The party began to debate its political course: some members (known as the Godebald-group) wanted to continue cooperation with the PvdA. Many of the party's founders and former ministers, such as Erik Jurgens were part of this group. Others wanted to cooperate with the Pacifist Socialist Party and the Communist Party of the Netherlands. They were called the Wageningen Group. Another group wanted to reform the party's course and continue as an independent green party: Bas de Gaay Fortman and former Provo and Kabouter Roel van Duijn were important exponents of this group. At the party convention of 1981, the party voted on these options, which were colour-coded: the Red option (cooperation with the PSP and CPN), the Blue option (cooperation with D66 and the PvdA) and the Green option (independent green party). An alliance was struck between the Reds and Greens. The party decided to break its alliance with D66 and the PvdA and try to form an alliance with the PSP and CPN, which would have a strong green identity. In the 1981 general election it kept its three seats. After the election a CDA–PvdA–D66 cabinet was formed – a continuation of the Den Uyl cabinet without the PPR. The cabinet fell after several months in the subsequent 1982 election where the party lost one seat. In 1985 CDA dissident Stef Dijkman joined the PPR parliamentary party. He had split from the CDA in 1983 together with Nico Sholten, who joined the PvdA parliamentary party.

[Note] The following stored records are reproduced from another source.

`design.v`:
```
`default_nettype none
module as2650(
	input clk,
	input rst,
	input [7:0] bus_in,
	output [7:0] bus_out,
	output le_lo,
	output le_hi,
	output OEb,
	output WEb,
	output bus_dir,
	output IOC,
	output IOD,
	input [6:0] irqs,
	output flag,
	input sense,
	output reg [7:0] ext_io_addr,
	output reg io_bus_cyc,
	output reg io_bus_we,
	output reg [7:0] io_bus_out,
	input [7:0] io_bus_in,
	output [7:0] debug_psl,
	output [7:0] debug_psu,
	output [32:0] la_data_out,
	input wb_hidden_rom_enable,
	output reg cpu_hidden_rom_enable,
	output WE_ram
);
reg trap;
reg [7:0] irqs_latch;
wire [2:0] irq_num = irqs_latch[7] ? 3'h7 : (irqs_latch[6] ? 3'h6 : (irqs_latch[5] ? 3'h5 : (irqs_latch[4] ? 3'h4 : (irqs_latch[3] ? 3'h3 : (irqs_latch[2] ? 3'h2 : (irqs_latch[1] ? 3'h1 : 3'h0))))));
reg [7:0] regs [7:0];
reg [7:0] psu;
assign debug_psu = psu;
assign flag = psu[6];
reg [7:0] psl;
assign debug_psl = psl;
reg [15:0] stack [15:0];
wire [15:0] TOS = stack[psu[3:0] - 1];
reg [12:0] PC;
reg [2:0] page_reg; 
reg [11:0] ivectors_base;
reg [15:0] last_addr;
reg [3:0] cycle;
reg [7:0] insin;
reg [15:0] instruction_args_latch;
reg extend;
reg [1:0] warmup;
reg halted;
wire reset = rst || warmup;
reg indirect_cyc;
reg [1:0] indexed_cyc;
reg [15:0] indirect_target;
reg relative_cyc;
wire [7:0] instruction = cycle == FETCH ? bus_in : insin;
localparam FETCH = 0;
localparam PARAM1 = 1;
localparam PARAM2 = 2;
localparam DATA1 = 3;
localparam IO1 = 4;
localparam IO2 = 5;
localparam INVALID = 6;
localparam HALT = 7;
localparam EXT_IO1 = 8;
localparam EXT_IO2 = 9;
localparam EXT_IO3 = 10;
localparam EXT_IO4 = 11;
localparam INTERRUPT_ACTION1 = 12;
wire [7:0] reg_plus_1 = instr_reg_v + 1;
wire [7:0] reg_minus_1 = instr_reg_v - 1;
wire [1:0] index_control = extend ? 2'b11 : indexed_cyc;
wire [7:0] index = instr_reg_v;
wire is_data_fetch_cycle = relative_cyc || indirect_cyc || cycle == DATA1 || is_interrupt_cycle;
wire is_interrupt_cycle = cycle == INTERRUPT_ACTION1;
wire is_instr_fetch_cycle = (cycle == FETCH || cycle == PARAM1 || cycle == PARAM2) && !is_data_fetch_cycle;
wire le_lo_act = (is_instr_fetch_cycle || is_data_fetch_cycle) && (requested_addr[7:0] != last_addr[7:0] && requested_addr[15:8] == last_addr[15:8]) && !IO_cyc;
assign le_lo = le_lo_act && !reset;
wire le_hi_act = (is_instr_fetch_cycle || is_data_fetch_cycle) && (requested_addr[15:8] != last_addr[15:8]) && !IO_cyc;
assign le_hi = le_hi_act && !reset;
wire [15:0] requested_addr = (cycle == DATA1
								? (indirect_cyc || extend ? instruction_args_latch : {page_reg, instruction_args_latch[12:0]})
								: (is_instr_fetch_cycle ? {page_reg, PC} : (indirect_cyc || relative_cyc ? indirect_target : 0))
									+ (!is_instr_fetch_cycle && cycle == PARAM2 ? 1 : 0))
								+ (indexed_data1 ? index : 0);
wire write_cyc = cycle == DATA1 && is_store || (cycle == PARAM1 && relative_cyc && is_store);
assign OEb = !(((is_instr_fetch_cycle || is_data_fetch_cycle) && last_addr == requested_addr) || (IO_cyc && is_IO_READ)) || reset || write_cyc;
assign WE_ram = write_cyc && !reset && (last_addr == requested_addr);
assign WEb = !(write_cyc || (is_IO_WRITE && cycle == IO1)) || reset || (last_addr != requested_addr && !IO_cyc);
assign bus_out = is_IO_WRITE && IO_cyc ? instr_reg_v : (le_lo_act ? requested_addr[7:0] : (le_hi_act ? requested_addr[15:8] : alu_instr_reg));
assign bus_dir = !(!WEb || le_lo_act || le_hi_act || (is_IO_WRITE && IO_cyc)) || reset;
wire IO_cyc = cycle == IO1 || cycle == IO2;
assign IOC = IO_cyc && !insin[6];
assign IOD = IO_cyc && insin[6];
wire is_RETURN = (instruction[7:2] == 6'b000101 || instruction[7:2] == 6'b001101) && !extend;
wire is_DAR = instruction[7:2] == 6'b100101 && !extend;
wire is_CLR = instruction[7:2] == 6'h31 && !extend;
wire is_EXT = instruction == 8'hB7 && !extend;
wire is_HALT = instruction == 8'h40 && !extend;
wire is_NOP = instruction == 8'hC0 && !extend;
wire is_XCHG = instruction == 8'h91 && !extend;
wire is_MUL = instruction == 8'h90 && !extend;
wire is_ZBR = (instruction == 8'h9B || instruction == 8'hBB) && !extend;
wire is_BXA = (instruction == 8'h9F || instruction == 8'hBF) && !extend;
wire is_LPS = instruction[7:1] == 7'h49 && !extend;
wire is_SPS = instruction[7:1] == 7'h09 && !extend;
wire is_BRANCH = instruction[4:3] == 2'b11;
wire needs_param = (instruction[3:2] == 2'b01 || instruction[3:2] == 2'b10) && !is_RETURN && !is_DAR && !is_CLR && !is_EXT && !extend;
wire needs_2_param = instruction[3:2] == 2'b11 || (extend && instruction[3:2] == 2'b10);
wire is_indexed = ((instruction[3:2] == 2'b11 && instruction_args_latch[14:13] != 2'b00) && !is_BRANCH && !indirect_cyc && !extend) || (extend && (instruction[7:2] == 6'h03 || instruction[7:2] == 6'h33));
wire is_indirect_pre = (instruction[3:2] == 2'b10 || instruction[3:2] == 2'b11) && !indirect_cyc && !extend;
wire is_indirect_p1 = bus_in[7] && is_indirect_pre;
wire is_indirect_p2 = instruction_args_latch[15] && is_indirect_pre;
wire is_store = (instruction[7:4] == 4'hC && !is_NOP && !extend) || (instruction[7:3] == 5'h19 && extend);
wire is_COM = instruction[7:4] == 4'hE && !extend;
wire is_ALU_op = !instruction[4] && !is_store && !is_HALT && !is_COM && (!extend || instruction[3] == 1);
wire is_immediate = instruction[3:2] == 2'b01;
wire is_zero_reg = instruction[3:2] == 2'b00;
wire is_add_sub = instruction[7:5] == 3'h4 || instruction[7:5] == 3'h5;
wire is_relative = instruction[3:2] == 2'b10;
wire is_PUSH = instruction == 8'h10 && !extend;
wire is_POP = instruction == 8'h11 && !extend;
wire is_TPS = instruction[7:1] == 7'h5A && !extend;
wire is_CPS = instruction[7:1] == 7'h3A && !extend;
wire is_PPS = instruction[7:1] == 7'h3B && !extend;
wire is_RRR = instruction[7:2] == 6'h14 && !extend;
wire is_RRL = instruction[7:2] == 6'h34 && !extend;
wire is_TMI = instruction[7:2] == 6'h3D && !extend;
wire is_IO_READ = (instruction[7:2] == 6'h0C || instruction[7:2] == 6'h1C) && !extend;
wire is_IO_WRITE = (instruction[7:2] == 6'h2C || instruction[7:2] == 6'h3C) && !extend;
wire is_CPL = instruction[7:2] == 6'h38 && extend;
wire is_PSHS = instruction == 8'h10 && extend;
wire is_POPS = instruction == 8'h11 && extend;
wire is_SVB = instruction == 8'h12 && extend;
wire is_CHRP = instruction == 8'h13 && extend;
wire is_EXT_IO = (instruction[7:2] == 6'h15 || instruction[7:2] == 6'h35) && !extend;
wire is_TRAP = instruction == 8'h90 && extend;
wire is_CLRT = instruction == 8'h91 && extend;
wire is_LIR = instruction == 8'h92 && extend;
wire is_SIR = instruction == 8'h93 && extend;
wire [2:0] instr_reg_a = {psl[4], instruction[1:0]};
wire [7:0] instr_reg_v = regs[instr_reg_a];
wire [12:0] relative_eff_address_pre = PC + 1 + {bus_in[6], bus_in[6], bus_in[6], bus_in[6], bus_in[6], bus_in[6], bus_in[6:0]};
wire [15:0] relative_eff_address = {page_reg, relative_eff_address_pre};
wire is_CC_BRANCH = instruction[7:4] == 4'h1 || instruction[7:4] == 4'h3 || instruction[7:4] == 4'h9 || instruction[7:4] == 4'hB;
wire is_REG_BRANCH = !is_CC_BRANCH;
wire is_BRANCH_SUB = instruction[7:4] != 4'hF && instruction[5:4] == 2'b11;
wire [7:0] branch_compare_reg = instruction[7:4] == 4'hD ? reg_plus_1 : (instruction[7:4] == 4'hF ? reg_minus_1 : instr_reg_v);
wire should_branch = (is_CC_BRANCH && instruction[7] && psl[7:6] != instruction[1:0]) || (is_CC_BRANCH && !instruction[7] && instruction[1:0] == 2'b11) || (is_CC_BRANCH && !instruction[7] && psl[7:6] == instruction[1:0] || (is_REG_BRANCH && branch_compare_reg != 8'h00)) || is_ZBR || is_BXA;
wire [15:0] zbr_target = {(bus_in[6] ? 10'b0000000111 : 10'h000), bus_in[5:0]};
wire [2:0] r0_a = {psl[4], 2'b00};
wire [2:0] r1_a = {psl[4], 2'b01};
wire [2:0] r2_a = {psl[4], 2'b10};
wire [2:0] r3_a = {psl[4], 2'b11};
assign la_data_out = {halted, regs[r3_a], regs[r2_a], regs[r1_a], regs[r0_a]};
wire [15:0] mul_res = regs[r0_a] * regs[r1_a];
wire [7:0] rrr = psl[3] ? {psl[0], instr_reg_v[7:1]} : {instr_reg_v[0], instr_reg_v[7:1]};
wire [7:0] rrl = psl[3] ? {instr_reg_v[6:0], psl[0]} : {instr_reg_v[6:0], instr_reg_v[7]};
wire indexed_data1 = indexed_cyc && cycle == DATA1;
wire [7:0] alu_instr_reg = indexed_data1 ? regs[r0_a] : instr_reg_v;
wire [7:0] alu_input1 = is_zero_reg ? regs[r0_a] : alu_instr_reg;
wire [7:0] alu_input2 = is_zero_reg ? instr_reg_v : bus_in;
wire [2:0] alu_op = instruction[7:5];
reg [8:0] alu_next;
always @(*) begin
	case(alu_op)
		1: alu_next = {psl[0], alu_input1 ^ alu_input2};
		2: alu_next = {psl[0], alu_input1 & alu_input2};
		3: alu_next = {psl[0], alu_input1 | alu_input2};
		4: alu_next = {1'b0, alu_input1} + {1'b0, alu_input2} + {8'h00, (psl[3] && psl[0])};
		5: alu_next = {1'b0, alu_input1} + {1'b0, ~alu_input2} + {8'h00, (!psl[3] || psl[0])};
		default: alu_next = {psl[0], alu_input2};
	endcase
end
wire next_idc = alu_next[4] != alu_input1[4] ^ (instruction[7:5] == 5 ? ~alu_input2[4] : alu_input2[4]);
wire next_ovf = alu_input1[7] == alu_input2[7] && alu_next[7] != alu_input1[7];
always @(posedge clk) begin
	if(rst || (warmup != 0)) begin
		psl <= 8'h00;
		psu <= 8'h20;  
		cycle <= 4'h0;
		last_addr <= 16'hAAAA;
		insin <= 8'h00;
		instruction_args_latch <= 16'h0000;
		PC <= 13'h0000;
		extend <= 1'b0;
		warmup <= rst ? 2'b11 : warmup - 1;
		halted <= 1'b0;
		indirect_cyc <= 1'b0;
		indirect_target <= 16'h0000;
		relative_cyc <= 1'b0;
		regs[0] <= 8'h00;
		regs[1] <= 8'h00;
		regs[2] <= 8'h00;
		regs[3] <= 8'h00;
		regs[4] <= 8'h00;
		regs[5] <= 8'h00;
		regs[6] <= 8'h00;
		regs[7] <= 8'h00;
		indexed_cyc <= 2'b00;
		page_reg <= 3'b000;
		ivectors_base <= 12'h000;
		chirp_ptr <= 3'b000;
		ext_io_addr <= 8'h00;
		io_bus_cyc <= 1'b0;
		io_bus_we <= 1'b0;
		io_bus_out <= 8'h00;
		trap <= 1'b0;
		cpu_hidden_rom_enable <= wb_hidden_rom_enable;
	end else begin
		psu[7] <= sense;
		if(psl[4]) regs[3'b000] <= regs[3'b100];
		else regs[3'b100] <= regs[3'b000];
		if(le_lo_act) last_addr[7:0] <= requested_addr[7:0];
		if(le_hi_act) last_addr[15:8] <= requested_addr[15:8];
		if(cycle == FETCH) begin
			indirect_cyc <= 1'b0;
			relative_cyc <= 1'b0;
			indexed_cyc <= 2'b00;
			instruction_args_latch <= 16'h0000;
			if(last_addr == requested_addr) begin
				PC <= PC + 1;
				insin <= bus_in;
				if(is_LIR) begin
					instruction_args_latch <= {regs[r3_a], regs[r2_a]};
					cycle <= DATA1;
					extend <= 1'b0;
					insin <= 8'h0C;
				end else if(is_SIR) begin
					instruction_args_latch <= {regs[r3_a], regs[r2_a]};
					cycle <= DATA1;
					extend <= 1'b0;
					insin <= 8'hCC;
				end else if(needs_param || needs_2_param) begin
					if(is_BRANCH && !should_branch) begin
						PC <= PC + (needs_2_param ? 3 : 2);
						cycle <= FETCH;
						if(is_REG_BRANCH) regs[instr_reg_a] <= branch_compare_reg;
					end else cycle <= PARAM1;
				end else begin
					if(is_HALT) halted <= 1'b1;
					extend <= is_EXT;
					if(is_CPL) begin
						regs[instr_reg_a] <= ~instr_reg_v;
					end
					if(is_TRAP) begin
						trap <= 1'b1;
					end
					if(is_CLRT) begin
						trap <= 1'b0;
					end
					if(is_XCHG) begin
						regs[r0_a] <= regs[r1_a];
						regs[r1_a] <= regs[r0_a];
					end
					if(is_PUSH) begin
						stack[psu[3:0]] <= {regs[r1_a], regs[r0_a]};
						psu[3:0] <= psu[3:0] + 1;
					end
					if(is_POP) begin
						regs[r0_a] <= TOS[7:0];
						regs[r1_a] <= TOS[15:8];
						psu[3:0] <= psu[3:0] - 1;
					end
					if(is_PSHS) begin
						stack[psu[3:0]] <= {psu, psl};
						psu[3:0] <= psu[3:0] + 1;
					end
					if(is_POPS) begin
						psl <= TOS[7:0];
						psu <= {TOS[15:12], psu[3:0] - 4'b0001};
					end
					if(is_SVB) begin
						ivectors_base <= {regs[r1_a], regs[r0_a][7:4]};
					end
					if(is_CHRP) begin
						regs[r0_a] <= {1'b0, chirpchar};
						chirp_ptr <= chirp_ptr + 1;
						psl[7:6] <= 2'b01;
					end
					if(is_CLR) begin
						regs[instr_reg_a] <= 8'h00;
					end
					if(is_RETURN) begin
						if(instruction[1:0] == 2'b11 || instruction[1:0] == psl[7:6]) begin
							PC <= TOS[12:0];
							page_reg <= TOS[15:13];
							psu[3:0] <= psu[3:0] - 1;
							if(instruction[5]) psu[5] <= 1'b0;
						end
					end
					if(is_MUL) begin
						regs[r0_a] <= mul_res[7:0];
						regs[r1_a] <= mul_res[15:8];
						psl[7:6] <= mul_res > 32767 ? 'b10 : (mul_res != 0 ? 'b01 : 'b00);
					end
					if(is_COM && is_zero_reg) begin
						perform_compare(regs[r0_a], regs[instr_reg_a]);
					end else if(is_ALU_op && is_zero_reg) begin
						perform_alu_op(r0_a);
					end else if(is_store && !is_NOP && is_zero_reg) begin
						regs[instr_reg_a] <= regs[r0_a];
						set_cc_for(regs[r0_a]);
					end 
					if(is_DAR) begin
						regs[instr_reg_a] <= {regs[instr_reg_a][7:4] + (psl[0] ? 4'h0 : 4'hA), regs[instr_reg_a][3:0] + (psl[5] ? 4'h0 : 4'hA)};
					end 
					if(is_RRR) begin
						if(psl[3]) begin
							psl[0] <= instr_reg_v[0];
							psl[5] <= instr_reg_v[6];
						end
						set_cc_for(rrr);
						regs[instr_reg_a] <= rrr;
					end 
					if(is_RRL) begin
						if(psl[3]) begin
							psl[0] <= instr_reg_v[7];
							psl[5] <= instr_reg_v[4];
						end
						set_cc_for(rrl);
						regs[instr_reg_a] <= rrl;
					end
					if(is_LPS) begin
						if(instruction[0]) psl <= regs[r0_a];
						else psu <= regs[r0_a];
					end
					if(is_SPS) begin
						if(instruction[0]) begin
							regs[r0_a] <= psl;
							set_cc_for(psl);
						end else begin
							regs[r0_a] <= psu;
							set_cc_for(psu);
						end
					end
					cycle <= is_HALT ? HALT : (is_IO_READ || is_IO_WRITE ? IO1 : FETCH);
				end
			end
		end
		if(cycle == PARAM1) begin
			if(last_addr == requested_addr) begin
				if(is_instr_fetch_cycle) PC <= PC + 1;
				if(is_immediate || relative_cyc) begin
					if(is_store) begin
					end else if(is_ALU_op) begin
						perform_alu_op(instr_reg_a);
					end else begin
						if(is_TPS) begin
							if(((instruction[0] ? psl : psu) & bus_in) == bus_in) psl[7:6] <= 2'b00;
							else psl[7:6] <= 2'b01;
						end
						if(is_CPS) begin
							if(instruction[0]) psl <= psl & ~bus_in;
							else psu <= psu & ~bus_in;
						end
						if(is_PPS) begin
							if(instruction[0]) psl <= psl | bus_in;
							else psu <= psu | bus_in;
						end
						if(is_EXT_IO) begin
							ext_io_addr <= bus_in;
						end
						if(is_COM) begin
							perform_compare(alu_instr_reg, bus_in);
						end
						if(is_TMI) begin
							if((instr_reg_v & bus_in) == instr_reg_v) psl[7:6] <= 2'b00;
							else psl[7:6] <= 2'b01;
						end
					end
					cycle <= is_EXT_IO ? EXT_IO1 : FETCH;
					extend <= 1'b0;
					relative_cyc <= 1'b0;
				end else if(needs_2_param || indirect_cyc) begin
					cycle <= PARAM2;
				end else if(is_relative && is_indirect_p1) begin
					indirect_target <= is_ZBR ? zbr_target : relative_eff_address;
					indirect_cyc <= 1'b1;
				end else if(is_relative && !is_indirect_p1) begin
					if(is_BRANCH) begin
						if(is_ZBR) perform_branch(zbr_target);
						else perform_branch(relative_eff_address);
						extend <= 1'b0;
						cycle <= FETCH;
					end else begin
						relative_cyc <= 1'b1;
						indirect_target <= relative_eff_address;
					end
				end
				instruction_args_latch[15:8] <= bus_in;
			end
		end
		if(cycle == PARAM2) begin
			if(last_addr == requested_addr) begin
				if(is_instr_fetch_cycle) PC <= PC + 1;
				if(!indirect_cyc && instruction_args_latch[14:13] != 2'b00 && !is_BRANCH) begin
					indexed_cyc <= is_indexed ? instruction_args_latch[14:13] : 2'b00;
					regs[instr_reg_a] <= !is_indexed || instruction_args_latch[14:13] == 2'b11 || extend ? regs[instr_reg_a] : (instruction_args_latch[14:13] == 2'b01 ? reg_plus_1 : reg_minus_1);
				end
				if(is_indirect_p2 && !indirect_cyc) begin
					indirect_cyc <= 1'b1;
					indirect_target <= is_BRANCH ? {page_reg[2], instruction_args_latch[14:8], bus_in} : {page_reg, instruction_args_latch[12:8], bus_in};
					cycle <= PARAM1;
				end else if(is_BRANCH) begin
					if(instruction == 8'h1F) begin
						cpu_hidden_rom_enable <= 1'b0;
					end
					perform_branch((indirect_cyc || extend ? {instruction_args_latch[15:8], bus_in} : {page_reg[2], instruction_args_latch[14:8], bus_in}) + (is_BXA ? {8'h00, regs[r3_a]} : 16'h0000));
					cycle <= FETCH;
					extend <= 1'b0;
				end else cycle <= DATA1;
				instruction_args_latch[7:0] <= bus_in;
			end
		end
		if(cycle == DATA1) begin
			if(last_addr == requested_addr) begin
				indirect_cyc <= 1'b0;
				indexed_cyc <= 2'b00;
				instruction_args_latch <= 16'h0000;
				if(is_store) begin
				end else if(is_COM) begin
					perform_compare(alu_instr_reg, bus_in);
				end else if(is_ALU_op) begin
					perform_alu_op(indexed_data1 ? r0_a : instr_reg_a);
				end
				cycle <= FETCH;
				extend <= 1'b0;
			end
		end
		if(cycle == IO1) begin
			cycle <= IO2;
		end
		if(cycle == IO2) begin
			if(is_IO_READ) begin
				regs[instr_reg_a] <= bus_in;
				psl[7:6] <= bus_in > 127 ? 2'b10 : (bus_in == 0 ? 2'b00 : 2'b01);
			end
			cycle <= FETCH;
		end
		if(cycle == EXT_IO1) begin
			io_bus_cyc <= 1'b0;
			io_bus_out <= instr_reg_v;
			io_bus_we <= instruction[7];
			cycle <= EXT_IO2;
		end
		if(cycle == EXT_IO2) begin
			io_bus_cyc <= 1'b1;
			cycle <= EXT_IO3;
		end
		if(cycle == EXT_IO3) begin
			cycle <= EXT_IO4;
		end
		if(cycle == EXT_IO4) begin
			io_bus_cyc <= 1'b0;
			if(!instruction[7]) begin
				regs[instr_reg_a] <= io_bus_in;
				set_cc_for(io_bus_in);
			end
			io_bus_we <= 1'b0;
			cycle <= FETCH;
		end
		if(cycle == INTERRUPT_ACTION1) begin
			insin <= 8'h3F;
			indirect_cyc <= 1'b1;
			indirect_target <= {ivectors_base, irq_num, 1'b0};
			psu[5] <= 1'b1;
			cycle <= PARAM1;
		end
		if(cycle == HALT || (cycle == FETCH && last_addr != requested_addr)) begin
			if(irqs != 0 && !psu[5]) begin
				irqs_latch <= {irqs[6], irqs[5], irqs[4], trap, irqs[3], irqs[2], irqs[1], irqs[0]};
				cycle <= INTERRUPT_ACTION1;
			end
		end
	end
end
task set_cc_for(input [7:0] val);
	begin
		psl[7:6] <= val > 127 ? 'b10 : (val != 0 ? 'b01 : 'b00);
	end
endtask
task perform_alu_op(input [2:0] targ_reg);
	begin
		regs[targ_reg] <= alu_next[7:0];
		psl[0] <= alu_next[8];
		set_cc_for(alu_next[7:0]);
		if(is_add_sub) begin
			psl[5] <= next_idc;
			psl[2] <= next_ovf;
		end
	end
endtask
task perform_compare(input [7:0] in1, input [7:0] in2);
	begin
		if(in1 == in2) psl[7:6] <= 2'b00;
		else if(psl[1] || in1[7] == in2[7]) begin
			if(in1 > in2) psl[7:6] <= 2'b01;
			else if(in1 < in2) psl[7:6] <= 2'b10;
		end else psl[7:6] <= in1[7] ? 2'b10 : 2'b01;
	end
endtask
task perform_branch(input [15:0] target);
	begin
			if(is_BRANCH_SUB) begin
				stack[psu[3:0]] <= {page_reg, indirect_cyc || is_interrupt_cycle ? PC : PC + 13'h0001};
				psu[3:0] <= psu[3:0] + 1;
			end
			PC <= target[12:0];
			page_reg <= target[15:13];
			if(is_REG_BRANCH) regs[instr_reg_a] <= branch_compare_reg;
	end
endtask
reg [2:0] chirp_ptr;
reg [6:0] chirpchar;
always @(*) begin
	case(chirp_ptr)
		0: chirpchar = 7'h43;
		1: chirpchar = 7'h68;
		2: chirpchar = 7'h69;
		3: chirpchar = 7'h72;
		4: chirpchar = 7'h70;
		5: chirpchar = 7'h21;
		6: chirpchar = 13;
		7: chirpchar = 10;
	endcase
end
endmodule
```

In the 1980s, the cooperation between PPR, CPN and PSP began to take shape. The parties cooperated mainly in municipal and provincial elections and councils, because a higher percentage of votes is necessary to gain seats in such elections. The three parties contested the 1984 European Parliament election with a combined candidate list with the name Green Progressive Accord. They won one seat, which rotated between the PSP and PPR. Party members also met each other in grassroots extraparliamentary protest against nuclear power and nuclear weapons. Both the PSP and CPN were unwilling to cooperate intensively with the PPR, which was slightly larger in seats and which they saw as a non-socialist party.

===After 1989===
In 1989, the PSP initiated talks with the PPR and the PSP. Their initiative was supported by an open letter from members of trade unions, environmental movements and the arts which called for one progressive formation to the left of the PvdA. After long negotiations, which were pressured by the fall of the second Lubbers cabinet and the subsequent earlier elections, the party entered in the 1989 general election as part of GroenLinks. They were joined by the Evangelical People's Party (EVP). Ria Beckers was lead candidate and she became chair of the GroenLinks parliamentary party. In 1991 the PPR dissolved itself into GroenLinks when GroenLinks became a formal political party. In the same year, GroenLinks' only MEP, former PPR-chair, Verbeek announced that he would not give up his seat in the European Parliament, to allow a former member of the PSP to enter the European Parliament. He would continue as an independent and would be lead candidate for The Greens in the 1994 European election, without success.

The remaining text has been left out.